Same amount of money for less time at work? Think of it as a destressor. Might help your health in the long run. You will be able to enjoy life more and your relationship will be even better than it is now. Don't believe you will regret the move.

At the bigger facility you will eventually become exhausted. The high acuity along with the extra shift every week plus the extended commute all will take it's toll on you.

Take your experience and give yourself the opportunity and time to enjoy life since it appears it could be available for you in the smaller facility. You work to be able to enjoy life, not live to work.

Specializes in Corrections,Med/Surg, Infectious Disease.

A great moto to follow is

"I Work to Live I don't Live to Work!!"

Says a lot and great way to remind ourselves that we can yes get all caught up in our jobs but it doesn't take long for us to be completely drained and want to literally change our whole career. I've thought many times to leave Nursing and still do but always know you can find a job anywhere but family & great friends are much harder to find and come by. That's my opinion.

Good Luck!!!! :nurse:

Specializes in Gerontology, nursing education.

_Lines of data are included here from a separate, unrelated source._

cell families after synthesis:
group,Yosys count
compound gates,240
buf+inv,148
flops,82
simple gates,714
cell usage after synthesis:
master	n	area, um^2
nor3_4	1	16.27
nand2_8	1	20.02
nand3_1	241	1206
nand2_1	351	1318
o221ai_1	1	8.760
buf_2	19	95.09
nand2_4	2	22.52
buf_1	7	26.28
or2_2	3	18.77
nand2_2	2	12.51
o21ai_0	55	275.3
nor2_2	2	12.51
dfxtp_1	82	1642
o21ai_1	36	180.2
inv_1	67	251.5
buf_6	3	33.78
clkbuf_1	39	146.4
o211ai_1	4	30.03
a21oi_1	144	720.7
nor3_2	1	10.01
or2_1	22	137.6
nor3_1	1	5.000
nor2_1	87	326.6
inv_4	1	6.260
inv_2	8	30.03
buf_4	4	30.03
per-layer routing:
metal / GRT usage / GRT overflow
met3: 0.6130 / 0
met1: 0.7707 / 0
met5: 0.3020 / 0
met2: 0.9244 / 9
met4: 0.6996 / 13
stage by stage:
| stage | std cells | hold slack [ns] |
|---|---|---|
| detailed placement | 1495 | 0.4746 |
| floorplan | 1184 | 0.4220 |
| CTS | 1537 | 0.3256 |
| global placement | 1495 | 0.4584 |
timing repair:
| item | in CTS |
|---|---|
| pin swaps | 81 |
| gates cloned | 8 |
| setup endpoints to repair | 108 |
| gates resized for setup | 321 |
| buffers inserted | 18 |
File: config.mk
export PLATFORM = sky130hd
export DESIGN_NAME = paddle_motion
export DESIGN_NICKNAME = d
export VERILOG_FILES = /design/src/rtl/paddle_motion.sv
export SDC_FILE = /design/constraint.sdc
export NUM_CORES = 1
export LEC_CHECK = 0
export ABC_AREA = 1
export CAP_MARGIN = 0
export CORE_MARGIN = 2
export CORE_UTILIZATION = 47
export DETAILED_ROUTE_END_ITERATION = 12
export PLACE_DENSITY = 0.73
export REMOVE_ABC_BUFFERS = 1
export SLEW_MARGIN = 40
export SYNTH_ARGS = -nofsm -noshare
export SYNTH_HDL_FRONTEND = slang
export SYNTH_SLANG_ARGS = --single-unit
File: constraint.sdc
create_clock -name Clk -period 7.5 [get_ports Clk]
set_input_delay 2.25 -clock Clk [delete_from_list [all_inputs] [get_ports Clk]]
set_output_delay 2.25 -clock Clk [all_outputs]
set_load 0.02 [all_outputs]
$ cat src/rtl/handshake_pkg.sv
// Shared types and helpers for the handshake constant burst unit.
// FSM state encoding and the counter width rule.
package handshake_pkg;

  typedef enum logic {
    IDLE = 1'b0,
    EMIT = 1'b1
  } state_t;

  function automatic int cnt_width(input int n);
    int w;
    w = $clog2(n + 1);
    return (w > 1) ? w : 1;
  endfunction

endpackage

$ cat src/rtl/handshake_constant_burst.sv
// Emits REPEAT registered VALUE tokens per accepted ctrl token.
// Last-token cycle can accept a new ctrl token without a bubble.
module handshake_constant_burst
  import handshake_pkg::*;
#(
  parameter int          DATA_WIDTH = 32,
  parameter logic [63:0] VALUE      = 64'd0,
  parameter int          REPEAT     = 1
) (
  input  logic                  clk,
  input  logic                  rst,
  input  logic                  ctrl_valid,
  output logic                  ctrl_ready,
  output logic [DATA_WIDTH-1:0] outs,
  output logic                  outs_valid,
  input  logic                  outs_ready,
  output logic                  outs_last,
  output logic                  busy
);

  localparam int CNT_WIDTH = cnt_width(REPEAT);
  localparam logic [DATA_WIDTH-1:0] VAL =
    DATA_WIDTH'(VALUE);
  localparam logic [CNT_WIDTH-1:0] REP =
    CNT_WIDTH'(REPEAT);
  localparam logic LAST1 = (REPEAT == 1);

  state_t               state;
  logic [CNT_WIDTH-1:0] remaining;
  logic                 out_fire;
  logic                 ctrl_fire;

  assign out_fire   = outs_valid & outs_ready;
  // outs_last is only ever high in EMIT on the final token
  assign ctrl_ready = (state == IDLE)
                    | (outs_last & outs_ready);
  assign ctrl_fire  = ctrl_valid & ctrl_ready;
  assign busy       = (state == EMIT);

  always_ff @(posedge clk or negedge rst) begin
    if (!rst) begin
      state      <= IDLE;
      remaining  <= '0;
      outs_valid <= 1'b0;
      outs       <= '0;
      outs_last  <= 1'b0;
    end else begin
      unique case (state)
        IDLE: begin
          if (ctrl_fire) begin
            state      <= EMIT;
            remaining  <= REP;
            outs_valid <= 1'b1;
            outs       <= VAL;
            outs_last  <= LAST1;
          end
        end
        EMIT: begin
          if (out_fire) begin
            if (remaining == CNT_WIDTH'(1)) begin
              if (ctrl_fire) begin
                remaining  <= REP;
                outs_valid <= 1'b1;
                outs       <= VAL;
                outs_last  <= LAST1;
              end else begin
                state      <= IDLE;
                remaining  <= '0;
                outs_valid <= 1'b0;
                outs       <= '0;
                outs_last  <= 1'b0;
              end
            end else begin
              remaining <= remaining - CNT_WIDTH'(1);
              outs_last <= (remaining == CNT_WIDTH'(2));
            end
          end
        end
      endcase
    end
  end

endmodule
<file path="src/rtl/shift_arbiter_pkg.sv">
// Shared types and widths for the two-port shift arbiter.
package shift_arbiter_pkg;

  localparam int DATA_W  = 16;
  localparam int SHAMT_W = 4;

  typedef enum logic [1:0] {
    OP_LSL = 2'b00,
    OP_LSR = 2'b01,
    OP_ROL = 2'b10,
    OP_ROR = 2'b11
  } op_e;

  typedef enum logic [1:0] {
    IDLE = 2'b00,
    EXEC = 2'b01,
    RESP = 2'b10
  } state_e;

endpackage

</file>
<file path="src/rtl/shift_arbiter_alu.sv">
// Combinational 16-bit shifter/rotator shared by both request ports.
module alu
  import shift_arbiter_pkg::*;
(
  input  logic [DATA_W-1:0]  a_i,
  input  logic [SHAMT_W-1:0] shamt_i,
  input  op_e                op_i,
  output logic [DATA_W-1:0]  y_o
);

  logic [2*DATA_W-1:0] rol_w;
  logic [2*DATA_W-1:0] ror_w;

  // Rotates shift a doubled copy so wrapped bits land in the kept half.
  always_comb begin
    rol_w = {a_i, a_i} << shamt_i;
    ror_w = {a_i, a_i} >> shamt_i;
    case (op_i)
      OP_LSL:  y_o = a_i << shamt_i;
      OP_LSR:  y_o = a_i >> shamt_i;
      OP_ROL:  y_o = rol_w[2*DATA_W-1:DATA_W];
      OP_ROR:  y_o = ror_w[DATA_W-1:0];
      default: y_o = a_i;
    endcase
  end

endmodule

</file>
<file path="src/rtl/shift_arbiter.sv">
// Two-port arbiter in front of one shared shift ALU; one transaction in flight.
// Define SHIFT_ARB_RR_EN for round-robin tie-breaking; otherwise port 0 wins ties.
//
// Handshake: a request transfers on a rising edge where req_valid_i[k] and
// req_ready_o[k] are both high; a response transfers on an edge where
// rsp_valid_o[k] and rsp_ready_i[k] are both high. Valid never drops before
// its transfer, and payloads hold stable while valid is high.
module shift_arbiter
  import shift_arbiter_pkg::*;
#(
  parameter int LAT = 1
) (
  input  logic                  clk,
  input  logic                  rst_n,
  input  logic [1:0]            req_valid_i,
  output logic [1:0]            req_ready_o,
  input  logic [2*DATA_W-1:0]   req_data_i,
  input  logic [2*SHAMT_W-1:0]  req_shamt_i,
  input  logic [3:0]            req_op_i,
  output logic [1:0]            rsp_valid_o,
  input  logic [1:0]            rsp_ready_i,
  output logic [DATA_W-1:0]     rsp_data_o,
  output logic                  busy_o,
  output logic                  grant_id_o,
  output state_e                dbg_state_o
);

  localparam logic CNT_LAST = (LAT == 2);

  state_e              state_q;
  logic                grant_q;
  logic [DATA_W-1:0]   data_q;
  logic [SHAMT_W-1:0]  shamt_q;
  op_e                 op_q;
  logic                cnt_q;
  logic [1:0]          rsp_valid_q;
  logic [DATA_W-1:0]   rsp_data_q;

  logic                win;
  logic                accept;
  logic [DATA_W-1:0]   sel_data;
  logic [SHAMT_W-1:0]  sel_shamt;
  op_e                 sel_op;
  logic [DATA_W-1:0]   alu_y;

`ifdef SHIFT_ARB_RR_EN
  logic last_q;

  always_comb begin
    if (&req_valid_i) win = ~last_q;
    else              win = ~req_valid_i[0];
  end

  always_ff @(posedge clk or negedge rst_n) begin
    if (!rst_n)      last_q <= 1'b1;
    else if (accept) last_q <= win;
  end
`else
  assign win = ~req_valid_i[0];
`endif

  // rst_n gates ready so nothing looks acceptable while reset is held.
  assign req_ready_o = (state_q == IDLE && rst_n) ?
                       (req_valid_i & (win ? 2'b10 : 2'b01)) : 2'b00;
  assign accept      = |req_ready_o;

  assign sel_data  = win ? req_data_i[2*DATA_W-1:DATA_W]   : req_data_i[DATA_W-1:0];
  assign sel_shamt = win ? req_shamt_i[2*SHAMT_W-1:SHAMT_W] : req_shamt_i[SHAMT_W-1:0];
  assign sel_op    = op_e'(win ? req_op_i[3:2] : req_op_i[1:0]);

  alu u_alu (
    .a_i     (data_q),
    .shamt_i (shamt_q),
    .op_i    (op_q),
    .y_o     (alu_y)
  );

  always_ff @(posedge clk or negedge rst_n) begin
    if (!rst_n) begin
      state_q     <= IDLE;
      grant_q     <= 1'b0;
      data_q      <= '0;
      shamt_q     <= '0;
      op_q        <= OP_LSL;
      cnt_q       <= 1'b0;
      rsp_valid_q <= 2'b00;
      rsp_data_q  <= '0;
    end else begin
      case (state_q)
        IDLE: begin
          if (accept) begin
            state_q <= EXEC;
            grant_q <= win;
            data_q  <= sel_data;
            shamt_q <= sel_shamt;
            op_q    <= sel_op;
            cnt_q   <= 1'b0;
          end
        end
        EXEC: begin
          if (cnt_q == CNT_LAST) begin
            state_q     <= RESP;
            rsp_data_q  <= alu_y;
            rsp_valid_q <= grant_q ? 2'b10 : 2'b01;
          end else begin
            cnt_q <= cnt_q + 1'b1;
          end
        end
        RESP: begin
          if (rsp_ready_i[grant_q]) begin
            state_q     <= IDLE;
            rsp_valid_q <= 2'b00;
          end
        end
        default: state_q <= IDLE;
      endcase
    end
  end

  assign rsp_valid_o = rsp_valid_q;
  assign rsp_data_o  = rsp_data_q;
  assign busy_o      = (state_q != IDLE);
  assign grant_id_o  = grant_q;
  assign dbg_state_o = state_q;

endmodule

</file>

Just reading between the lines in your post, it sounds like you really do want to change jobs and are wanting reassurance that you're not committing job suicide. You aren't. It sounds like you have been very careful and prudent in making decisions and are ready for a career change that might be a bit better for your lifestyle. Fewer hours, same pay, less of a commute---all sound like good payoffs and good reasons to want to leave your current place. Large teaching facilities like the one at which you work are awesome, but having a life is pretty awesome, too.

BTW, congratulations on your relationship. It sounds like you have found the love of your life. :heartbeat

Specializes in LTC, Disease Management, smoking Cessati.

Follow your heart!!

Specializes in PACU, CARDIAC ICU, TRAUMA, SICU, LTC.

I was in a situation very similar to yours..moved from the medical "mecca" of New England to a small state. Working in a different environment was "culture shock" at first; I missed "my hospital." But as the months passed, I found the hospital in which I was now working offered many learning opportunities and "adventures." I worked there for 22 years before I hung up my "critical care stethescope." What I learned from working in the "small state" hospital I wouldn't trade for anything. I am certain there will be ample learning experiences at your future place of employment; don't forget, you are marketable. You can always look elsewhere if the job isn't a good fit.

One more thing, have you thought of staying per-diem at your current job, or working for a nursing agency to explore what other nursing opportunities are out there?

Life changes, and so do priorities. Seize every bit of happiness; that is a priority! You will make the right decision!

Specializes in Nursing Professional Development.

I started my career in big university settings and then later switched to a smaller community hospital. Now I work at an institution that is "somewhere in between."

All types of hospitals offer much to learn. The learning just differs a little bit. At the smaller hosptial, you may be able to participate in decision-making and develop "people skills," "teaching skills," and "leadership skills" that will further your career development in the long run. You may also not get so burned out so fast -- thus giving you the ability progress further in the long run.

I agree with the other posters. Look at the big picture of your life as a whole. Don't be afraid to leave the big city hospital. There is life -- and career fulfillment -- in life outside those environments, too.

Be happy in your life. That's the most important thing.